One of my work colleagues bought me lunch yesterday... a hot dog! I thanked him, but he doesn't know that I didn't eat it. I hate hot dogs, simply because I do not know what it is. A hot dog looks to me like a condom filled with minced cow eyelids and other revolting body parts which I do not even want to think about.

Speaking of condoms, imagine if major brands started making their own condoms and kept the same motto.

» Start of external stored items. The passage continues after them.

<file path="src/rtl/fpu_mult_arb.sv">
// Round-robin arbiter sharing one fpu_mult between the issue path (port 0)
// and the divide/sqrt sequencer (port 1); one operation in flight at a time.
module fpu_mult_arb #(
   parameter int TAG_W      = 5,
   parameter int MAX_CYCLES = 52
) (
   input  logic             clk,
   input  logic             rst,
   input  logic             flush,
   input  logic [1:0]       req_valid,
   output logic [1:0]       req_ready,
   input  logic [31:0]      req0_opa,
   input  logic [31:0]      req0_opb,
   input  logic [31:0]      req1_opa,
   input  logic [31:0]      req1_opb,
   input  logic [TAG_W-1:0] req0_tag,
   input  logic [TAG_W-1:0] req1_tag,
   output logic [31:0]      mul_opa,
   output logic [31:0]      mul_opb,
   output logic             mul_start,
   input  logic             mul_busy,
   input  logic [34:0]      mul_out,
   output logic             resp_valid,
   input  logic             resp_ready,
   output logic             resp_id,
   output logic [TAG_W-1:0] resp_tag,
   output logic [34:0]      resp_data,
   output logic             resp_err
);

   typedef enum logic [1:0] {IDLE, START, WAIT, RESP} state_t;

   localparam logic [5:0] CNT_LAST = 6'(MAX_CYCLES - 1);
   localparam logic [5:0] CNT_SAT  = 6'h3F;

   state_t     state, state_nxt;
   logic       rr_last;
   logic [5:0] wait_cnt;
   logic [1:0] grant;
   logic       wait_done;

   // Leave WAIT on normalisation done or on watchdog expiry.
   assign wait_done = !mul_busy || (wait_cnt == CNT_LAST);

   always_comb begin
      grant     = 2'b00;
      state_nxt = state;
      case (state)
         IDLE: begin
            if (!flush) begin
               unique case (req_valid)
                  2'b01:   grant = 2'b01;
                  2'b10:   grant = 2'b10;
                  2'b11:   grant = rr_last ? 2'b01 : 2'b10;
                  default: grant = 2'b00;
               endcase
               if (grant != 2'b00) state_nxt = START;
            end
         end
         START: state_nxt = WAIT;
         WAIT:  if (wait_done) state_nxt = RESP;
         RESP:  if (resp_ready) state_nxt = IDLE;
         default: state_nxt = IDLE;
      endcase
      if (flush && state != IDLE) state_nxt = IDLE;
   end

   assign req_ready  = rst ? 2'b00 : grant;
   assign mul_start  = (state == START);
   // A flushed response must never be seen, even in the cycle flush arrives.
   assign resp_valid = (state == RESP) && !flush;

   always_ff @(posedge clk) begin
      if (rst) begin
         state     <= IDLE;
         rr_last   <= 1'b1;
         wait_cnt  <= 6'd0;
         mul_opa   <= 32'd0;
         mul_opb   <= 32'd0;
         resp_id   <= 1'b0;
         resp_tag  <= '0;
         resp_data <= 35'd0;
         resp_err  <= 1'b0;
      end else begin
         state <= state_nxt;
         case (state)
            IDLE: begin
               if (grant != 2'b00) begin
                  mul_opa  <= grant[1] ? req1_opa : req0_opa;
                  mul_opb  <= grant[1] ? req1_opb : req0_opb;
                  resp_tag <= grant[1] ? req1_tag : req0_tag;
                  resp_id  <= grant[1];
               end
            end
            START: wait_cnt <= 6'd0;
            WAIT: begin
               if (wait_cnt != CNT_SAT) wait_cnt <= wait_cnt + 6'd1;
               if (!flush && wait_done) begin
                  resp_data <= mul_out;
                  resp_err  <= mul_busy;
               end
            end
            RESP: if (resp_ready && !flush) rr_last <= resp_id;
            default: ;
         endcase
      end
   end

endmodule

</file>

Nike Condoms - Just do it.
Peugeot Condoms - The ride of your life.
KFC Condoms - Finger licking good.
Coca Cola condoms - The real thing.
Ever Ready condoms - keep going and going.
Pringles condoms - once you pop, you cant stop
Burger King Condoms - Home of the whopper
Goodyear Condoms - for a longer ride go wide
FCUK condoms - no motto needed
Heineken condoms - reaches parts that other condoms just cannot reach
Carlsberg condoms - probably the best condom in the world

Oh, and the Egyptian government today announced that it is changing its emblem from the eagle to a condom because it more accurately reflects the government's political stance. A condom allows for inflation, halts production, destroys the next generation, protects a bunch of pricks and gives you a sense of security while you're actually being screwed.